This is an optimization exercise on Yosys and OpenROAD, whose aim is small area, a short achievable clock period and few clock cycles, not a production implementation.
Where RTL was checked, it was by simulation tests only, not by an equivalence proof against the original.
No functional check of the RTL was part of run 2.
Power figures rest on the tool's default switching activity, not on a simulated workload.

==> flow/design.v (outline; a module is shown in full before it is edited, if it fits) <==
// module fc_booth_enc: 18 lines
// module fc_fa: 10 lines
// module fc_ha: 9 lines
// module fc_mac_lane: 540 lines
// module fc_sequencer: 65 lines
// module fc_layer_top: 78 lines
module fc_layer_top (
	input  logic          clk,
	input  logic          reset_n,
	input  logic          i_run,
	input  fc_pkg::cnt_t  i_num_cnt,
	output logic          o_idle,
	output logic          o_read,
	output logic          o_write,
	output logic          o_done,
	output fc_pkg::addr_t o_mem_addr,
	output logic          o_mem_ce,
	input  fc_pkg::word_t i_node_q,
	input  fc_pkg::word_t i_wgt0_q,
	input  fc_pkg::word_t i_wgt1_q,
	output fc_pkg::acc_t  o_result_0,
	output fc_pkg::acc_t  o_result_1,
	output fc_pkg::acc_t  o_result_2,
	output fc_pkg::acc_t  o_result_3
);
  // ...
==> flow/flow/run.sh <==
#!/bin/bash
# Standard layout, with timing repair aimed at a shorter period than the clock's,
# and plain buffers (rather than delay cells) on the ports. The clock, the
# constraints and every other step stay as the standard flow's own layout makes them.
set -euo pipefail
bash standard.sh SETUP_SLACK_MARGIN=6.8 "BUFFER_PORTS_ARGS=-buffer_cell sky130_fd_sc_hd__buf_2" finish > standard.log 2>&1
==> flow/standard.sh <==
#!/bin/bash
# synth_recipe.tcl (not shown) runs the flow's synth.tcl, then flattens the netlist and writes it again
# the make line also repeats each setting of config.mk as NAME=value (left out here)
make -C /OpenROAD-flow-scripts/flow DESIGN_CONFIG=/design/flow/config.mk WORK_HOME=/design/flow/orfs CLKGATE_MAP_FILE= SYNTH_SCRIPT=/design/flow/synth_recipe.tcl "${@:-finish}"
==> flow/config.mk <==
export PLATFORM = sky130hd
export DESIGN_NAME = fc_layer_top
export DESIGN_NICKNAME = fc_layer_top
export VERILOG_FILES = /design/flow/design.v
export SDC_FILE = /design/flow/constraint.sdc
export NUM_CORES = 4
export LEC_CHECK = 0
export CAP_MARGIN = 20
export CORE_MARGIN = 2
export CORE_UTILIZATION = 55
export SETUP_SLACK_MARGIN = 5
export SLEW_MARGIN = 20
export SYNTH_HIERARCHICAL = 1
==> flow/constraint.sdc <==
create_clock -name core_clock -period 10.0 [get_ports {clk}]
set_input_delay 2.0000 -clock core_clock [delete_from_list [all_inputs] [get_ports {clk}]]
set_output_delay 2.0000 -clock core_clock [all_outputs]
set_load 0.01 [all_outputs]
==> summary.md, run 1 <==
| Metric | Value |
|---|---|
| Port bufs | `255` |
| Worst EP arrival | `1.28 ns` |
| Reg clk slew, reported paths | `0.06 ns` |
| Final worst slack | `6.720 ns` |
| Nets | `4517` |
| GR Util All Layers | `0.2801` |
| Setup TNS | `0 ns` |
| Register share of total power | `0.194` |
| Final Max Slew Viols | `0` |
| Peak VDD IR | `0.4083 mV` |
| Core Region | `70030 um2` |
| Levels on crit path | `2` |
| Largest class | `multi-input gates` |
| Internal power | `0.01077 W` |
| Final Hold Fails | `0` |
| Row count | `97` |
| Status | `timing/DRC/antenna clean` |
| Mux contribution to synthesized area | `0.001319` |
| Dominant synthesized flop cell | `dfxtp_1` |
| Skew final | `0.02445 ns` |
| H-tree Lvls | `2` |
| First-pass detailed-route iteration total | `5` |
| Hpwl dp | `~70000 um` |
| Met1 Use GR | `0.3612` |
| Inst Count DP | `4357` |
| Die width | `269.9 um` |
| Simple-gate area share of the yosys netlist | `0.06015` |
| R2r endpoint | `g_lane[0].u_lane.acc[29]$_DFF_PN0_` |
| Synth top area share | `0.2470` |
| Most common cell in the netlist | `xnor2_1` |
| P&R area growth vs syn | `16.72%` |
| Min-Delay Endpoint | `u_seq.last_pipe[1]$_DFF_PN0_` |
| Crit Path Max Fanout | `2` |
| Part of the power in combinational logic | `0.688` |
| Reg-to-Reg Start | `g_lane[0].u_lane.acc[14]$_DFF_PN0_` |
| Power Sequential | `roughly 0.0037 W` |
| Fraction of area in multi-input gates | `0.5997` |
| Die Ht | `between 200 and 300 um` |
| Placed cell area | `40480 um2` |
| Post-CTS setup buffers | `approximately 120` |
| Most frequent CP cell | `buf_6` |
| Unrepaired setup endpoints after global routing | `true` |
| Clock power share | `0.118` |
Testbench counts, summed over its fixed seeds: cycles 17,461.
==> module fc_sequencer, before the edit <==
module fc_sequencer (
	input  logic          clk,
	input  logic          reset_n,
	input  logic          i_run,
	input  fc_pkg::cnt_t  i_num_cnt,
	output logic          o_idle,
	output logic          o_read,
	output logic          o_write,
	output logic          o_done,
	output logic          o_rd_valid,
	output logic          o_clr,
	output logic          o_mem_ce,
	output fc_pkg::addr_t o_mem_addr
);
	logic          busy;
	logic          rd_act;
	logic          rd_valid;
	logic          start;
	logic          start_q;
	logic          rd_last;
	logic [2:0]    last_pipe;
	logic          done;
	fc_pkg::addr_t num;
	fc_pkg::addr_t rd_cnt;
	fc_pkg::addr_t rd_nxt;
	assign o_idle = ~busy;
	assign start  = i_run & ~busy;
	always_ff @(posedge clk) begin
		if (start) begin
			num <= fc_pkg::addr_t'(i_num_cnt);
		end
	end
	assign rd_nxt  = rd_cnt + fc_pkg::addr_t'(1);
	assign rd_last = rd_act & (rd_nxt == num);
	always_ff @(posedge clk or negedge reset_n) begin
		if (!reset_n) begin
			busy      <= 1'b0;
			rd_act    <= 1'b0;
			rd_valid  <= 1'b0;
			start_q   <= 1'b0;
			last_pipe <= '0;
			done      <= 1'b0;
			rd_cnt    <= '0;
		end else begin
			busy      <= start | (busy & ~done);
			rd_act    <= start | (rd_act & ~rd_last);
			rd_valid  <= rd_act;
			start_q   <= start;
			last_pipe <= {last_pipe[1:0], rd_last};
			done      <= last_pipe[2];
			if (rd_last) begin
				rd_cnt <= '0;
			end else if (rd_act) begin
				rd_cnt <= rd_nxt;
			end
		end
	end
	assign o_read     = rd_act;
	assign o_mem_ce   = rd_act;
	assign o_mem_addr = rd_cnt;
	assign o_write    = busy & ~done;
	assign o_done     = done;
	assign o_rd_valid = rd_valid;
	assign o_clr      = start_q;
endmodule
==> run 2: changes to the inputs <==
--- a/flow/design.v
+++ b/flow/design.v
@@ -606,7 +606,8 @@
 	output logic          o_mem_ce,
 	output fc_pkg::addr_t o_mem_addr
 );
-	logic          busy;
+	logic          idle;
+	logic          write;
 	logic          rd_act;
 	logic          rd_valid;
 	logic          start;
@@ -617,8 +618,8 @@
 	fc_pkg::addr_t num;
 	fc_pkg::addr_t rd_cnt;
 	fc_pkg::addr_t rd_nxt;
-	assign o_idle = ~busy;
-	assign start  = i_run & ~busy;
+	assign o_idle = idle;
+	assign start  = i_run & idle;
 	always_ff @(posedge clk) begin
 		if (start) begin
 			num <= fc_pkg::addr_t'(i_num_cnt);
@@ -628,7 +629,8 @@
 	assign rd_last = rd_act & (rd_nxt == num);
 	always_ff @(posedge clk or negedge reset_n) begin
 		if (!reset_n) begin
-			busy      <= 1'b0;
+			idle      <= 1'b1;
+			write     <= 1'b0;
 			rd_act    <= 1'b0;
 			rd_valid  <= 1'b0;
 			start_q   <= 1'b0;
@@ -636,7 +638,8 @@
 			done      <= 1'b0;
 			rd_cnt    <= '0;
 		end else begin
-			busy      <= start | (busy & ~done);
+			idle      <= ~start & (idle | done);
+			write     <= (start | write) & ~last_pipe[2];
 			rd_act    <= start | (rd_act & ~rd_last);
 			rd_valid  <= rd_act;
 			start_q   <= start;
@@ -652,7 +655,7 @@
 	assign o_read     = rd_act;
 	assign o_mem_ce   = rd_act;
 	assign o_mem_addr = rd_cnt;
-	assign o_write    = busy & ~done;
+	assign o_write    = write;
 	assign o_done     = done;
 	assign o_rd_valid = rd_valid;
 	assign o_clr      = start_q;
==> run 2 against run 1 <==
  * Still clean
  * Utilization fell by 0.30 points
  * Synthesized area barely moved
  * Clock power barely moved
  * First-iteration DRC count fell by 4.7%
  * Clock skew rose by 0.014 ns
  * Cell count fell by 0.56%
  * Critical path type unchanged
  * Critical endpoint is now o_result_1[1]
  * Highest routed layer unchanged
==> summary.md, run 2 <==
| Metric | Value |
|---|---|
| Worst path slowest cell | `dfrtp_2 (was dfrtp_1)` |
| Main area contributors after synthesis | `fa_1, dfxtp_1, xnor2_1 (unchanged)` |
| Post-layout util | `0.6453 (was 0.6484)` |
| CP endpoint | `o_result_1[1] (was o_result_0[7])` |
| Max reg flops | `128 (unchanged)` |
| Final setup vio count | `0 (unchanged)` |
| Max-cap viol count | `0 (unchanged)` |
| Leak | `18.27 nW (was 18.47 nW)` |
| EDFF count, synth | `12 (unchanged)` |
| Port bufs | `255 (unchanged)` |
| Period Utilization, post-route | `0.3246 (was 0.3280)` |
| Levels on crit path | `1 (was 2)` |
| Cells after synthesis | `3415 (unchanged)` |
| Commonest non-fill, non-tap cell in the layout | `xnor2_1 (unchanged)` |
| Flop2flop setup slack | `6.85 ns (was 6.81 ns)` |
| Pin count of the biggest net entering global routing | `78 (was 68)` |
| Final Hold Fails | `0 (unchanged)` |
| Unrepaired setup endpoints after global routing | `true (unchanged)` |
| CTS tree | `done (unchanged)` |
| CP delay by family, top | `flip-flops (unchanged)` |
| Antenna-violating nets left | `0 (unchanged)` |
| Slew @ Worst Pin | `1.018 ns (was 0.8650 ns)` |
| WP buf/inv | `1 (was 2)` |
| Worst reg2reg path depth | `6 (was 13)` |
| Sequential share of the synthesized area | `0.2884 (was 0.2877)` |
| Period minus WS final | `3.246 ns (was 3.280 ns)` |
| Crit path kind | `reg2out (unchanged)` |
| DR WL/cell | `22.75 um (was 22.20 um)` |
| Reg-to-Reg Start | `wgt_r[1][10]$_DFF_P_ (was g_lane[0].u_lane.acc[14]$_DFF_PN0_)` |
| CTS root buf | `clkbuf_16 (unchanged)` |
| CP Cell Sequence | `buf_6 (was buf_6, buf_6)` |
| Fmax | `0.3081 GHz (was 0.3049 GHz)` |
| Synth Register Bits | `517 (was 516)` |
| Dominant synthesized flop cell | `dfxtp_1 (unchanged)` |
| H-tree Lvls | `2 (unchanged)` |
| Yosys Warn Count | `21 (unchanged)` |
| Global-route wire length before repair | `166100 um (was 162700 um)` |
| Number of cells on the worst hold path | `0 (unchanged)` |
| Nets | `4490 (was 4517)` |
| Initial detailed-routing violation count | `1940 (was 2035)` |
| Mapped Avg Cell Area | `11.39 um2 (about the same)` |
| R2r endpoint | `g_lane[3].u_lane.p1_16$_DFF_P_ (was g_lane[0].u_lane.acc[29]$_DFF_PN0_)` |
| Peak VDD IR | `0.3953 mV (was 0.4083 mV)` |
| Most flop-heavy register | `g_lane.u_lane.acc (unchanged)` |
| Hpwl dp | `69160 um (was 68260 um)` |
| Synthesized cell area | `38900 um2 (about the same)` |
| Status | `timing/DRC/antenna clean (unchanged)` |
| Highest-count cells in the layout ignoring fill and taps | `xnor2_1, a22oi_1, fa_1 (unchanged)` |
| Top Registers | `g_lane.u_lane.acc (128), wgt_r (64) (unchanged)` |
| Residual DRC | `0 (unchanged)` |
| Final wirelength | `104900 um (was 102900 um)` |
| Initial antenna violation count | `7 (was 5)` |
| Skew-Pair Late Insertion Delay | `0.63 ns (was 0.65 ns)` |
| CTS Sinks | `517 (was 516)` |
| Most common cell in the netlist | `xnor2_1 (unchanged)` |
| Crit Path Max Fanout | `2 (unchanged)` |
| Row count | `97 (unchanged)` |
| Vias in the first global route | `29496 (was 29593)` |
| Max-slew headroom | `0.3217 (was 0.4233)` |
| Power Dens Cells | `432.8 nW/um2 (was 416.2 nW/um2)` |
| Worst Setup Start Kind | `register (unchanged)` |
| Synth area leader | `fa_1 (unchanged)` |
| CTS Buf Count | `57 (was 58)` |
| Design Power | `0.01956 W (was 0.01890 W)` |
| Worst setup EP type | `primary output (unchanged)` |
| Final Instance Count excl. Fillers | `4610 (was 4636)` |
| Worst EP arrival | `1.25 ns (was 1.28 ns)` |
| P&R area growth vs syn | `16.18% (was 16.72%)` |
| Min-Delay Path Class | `reg2reg (unchanged)` |
| Reg clk slew, reported paths | `0.06 ns (about the same)` |
| Setup TNS | `0 ns (unchanged)` |
| First-pass detailed-route iteration total | `6 (was 5)` |
| Skew final | `0.03838 ns (was 0.02445 ns)` |
| Max incr delay on CP | `0.47 ns (was 0.40 ns)` |
| Total gr overflow | `0 (unchanged)` |
| Core Region | `70030 um2 (unchanged)` |
| Inst Count DP | `4355 (was 4357)` |
| Post-synth top cells | `xnor2_1, a22oi_1, fa_1 (unchanged)` |
| Critical path data required time | `8.00 ns (about the same)` |
| Synth top area share | `0.2470 (about the same)` |
| Vias | `27092 (was 27250)` |
| Layout cell share with drive strength beyond 1 | `0.2354 (was 0.2439)` |
| Die area | `72870 um2 (about the same)` |
| Starting Density | `0.5555 (about the same)` |
| Final Max Slew Viols | `0 (unchanged)` |
| Die width | `269.9 um (about the same)` |
| Critical Path Source | `g_lane[1].u_lane.acc[1]$_DFF_PN0_ (was g_lane[0].u_lane.acc[7]$_DFF_PN0_)` |
| Deepest clock path buffer count | `3 (unchanged)` |
| Async set-reset flop share out of synthesis | `0.2882 (was 0.2868)` |
| Via-to-Cell Ratio | `5.877 (was 5.878)` |
| Ports | `257 (unchanged)` |
| Yosys cell types | `60 (was 61)` |
| Hold Buf Count CTS | `0 (unchanged)` |
| GR Util All Layers | `0.2891 (was 0.2801)` |
| Die Ht | `269.9 um (about the same)` |
| Gpl congestion | `0.8596 (was 0.8443)` |
==> run 2: per-module statistics from Yosys (local to each module, per instance) <==
module        copies in the design  flops+latches
fc_mac_lane                      4             93
fc_layer_top                     1            112
fc_sequencer                     1             33
fc_booth_enc                     2              0
fc_fa                          480              0
fc_ha                          216              0
==> run 2: power breakdown <==
part / total [W] / switching, W / internal [W] / leakage [nW]
sequential: 0.00380 / 0.000634 / 0.00316 / 4.85
clock: 0.00222 / 0.000895 / 0.00132 / 0.984
combinational: 0.0135 / 0.00691 / 0.00663 / 12.4
total: 0.0196 / 0.00844 / 0.0111 / 18.3
==> run 2: layout make-up <==
type,count,area [um2]
Tap cell,940,1176
Multi-Input combinational cell,2587,27240
Antenna cell,4,10.01
Clock buffer,85,1727
Fill cell,5538,24840
Sequential cell,517,11430
Timing Repair Buffer,442,3293
Clock inverter,23,267.8
Inverter,12,45.04
==> run 2: cells by family after synthesis <==
| group | after synthesis | synth area share |
|---|---|---|
| AO/OA/AOI/OAI | 697 | 0.1308 |
| XOR/XNOR | 636 | 0.1432 |
| adder cells (fa/ha/maj) | 761 | 0.3374 |
| buffers and inverters | 339 | 0.03590 |
| flip-flops | 517 | 0.2884 |
| multiplexers | 5 | 0.001287 |
| other | 4 | 0.0003859 |
| AND/OR/NAND/NOR | 456 | 0.06263 |
==> run 2: layer usage <==
layer / part of all wire / wire length, um / track usage
met5: 0.00030 / 31 / 0
met4: 0.030 / 3095 / 0.09605
met3: 0.068 / 7142 / 0.05459
met2: 0.50 / 52610 / 0.4943
met1: 0.40 / 42020 / 0.3693
==> run 2: worst min-delay path by stage <==
| stage | from | end |
|---|---|---|
| 6_report | u_seq.last_pipe[0]$_DFF_PN0_ | u_seq.last_pipe[1]$_DFF_PN0_ |
| 5_1_grt | u_seq.last_pipe[0]$_DFF_PN0_ | u_seq.last_pipe[1]$_DFF_PN0_ |
| 3_5_place_dp | u_seq.last_pipe[0]$_DFF_PN0_ | u_seq.last_pipe[1]$_DFF_PN0_ |
| 3_3_place_gp | u_seq.last_pipe[0]$_DFF_PN0_ | u_seq.last_pipe[1]$_DFF_PN0_ |
| 2_1_floorplan | u_seq.last_pipe[0]$_DFF_PN0_ | u_seq.last_pipe[1]$_DFF_PN0_ |
| 4_1_cts | u_seq.last_pipe[0]$_DFF_PN0_ | u_seq.last_pipe[1]$_DFF_PN0_ |
==> run 2: through the flow <==
stage / hold slack [ns] / setup WS, ns / area [um2]
3_5_place_dp: 0.3378 / 5.836 / 40480
2_1_floorplan: 0.3312 / 6.841 / 39000
5_1_grt: 0.3520 / 6.688 / 45190
4_1_cts: 0.3497 / 6.694 / 43770
6_report: 0.3513 / 6.754 / 45190
3_3_place_gp: 0.3346 / 5.915 / 40480
==> run 2: repair_timing <==
| action | in CTS | in global routing |
|---|---|---|
| pin swaps | 2 | 104 |
| endpoints found under the setup margin | 287 | 237 |
| gates resized for setup | 159 | 216 |
| setup buffers | 108 | 35 |

[re-timing with driven ports]
The flow's constraints put no driver on any port. The routed layouts listed below were extracted and timed again, unchanged, in two steps. Step 1 sets driving cells, clkbuf_16 on the clock port and buf_2 on the other inputs (assumed; they add their load-dependent delay and slew). Step 2 also shifts input and output timing later by t, the mid clock arrival at the registers, as if the neighbouring blocks saw the same clock. a / b / c = no drivers / after step 1 / after step 2; a / b = the first two.
run	t (ns)	setup slack, ns	worst setup path after step 2	worst slew at a driven data input, ns
run 1	0.698	6.720 / 6.654 / 6.668	input, reset recovery	0.10
run 2	0.682	6.754 / 6.688 / 6.465	input, reset recovery	0.10
After both steps setup and hold are still met in every run listed. The setup slack of run 2, which loses most, moves by -0.066 ns with the drivers and by -0.289 ns with both steps. Setup slack includes reset recovery checks.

####

→ **What the task asks**: Please transcribe only the lines in the records above running from the line that has "Total gr overflow" through the line that has "Deepest clock path", both included, exactly as they appear.

→ **Solution for this task**:
| Total gr overflow | `0 (unchanged)` |
| Core Region | `70030 um2 (unchanged)` |
| Inst Count DP | `4355 (was 4357)` |
| Post-synth top cells | `xnor2_1, a22oi_1, fa_1 (unchanged)` |
| Critical path data required time | `8.00 ns (about the same)` |
| Synth top area share | `0.2470 (about the same)` |
| Vias | `27092 (was 27250)` |
| Layout cell share with drive strength beyond 1 | `0.2354 (was 0.2439)` |
| Die area | `72870 um2 (about the same)` |
| Starting Density | `0.5555 (about the same)` |
| Final Max Slew Viols | `0 (unchanged)` |
| Die width | `269.9 um (about the same)` |
| Critical Path Source | `g_lane[1].u_lane.acc[1]$_DFF_PN0_ (was g_lane[0].u_lane.acc[7]$_DFF_PN0_)` |
| Deepest clock path buffer count | `3 (unchanged)` |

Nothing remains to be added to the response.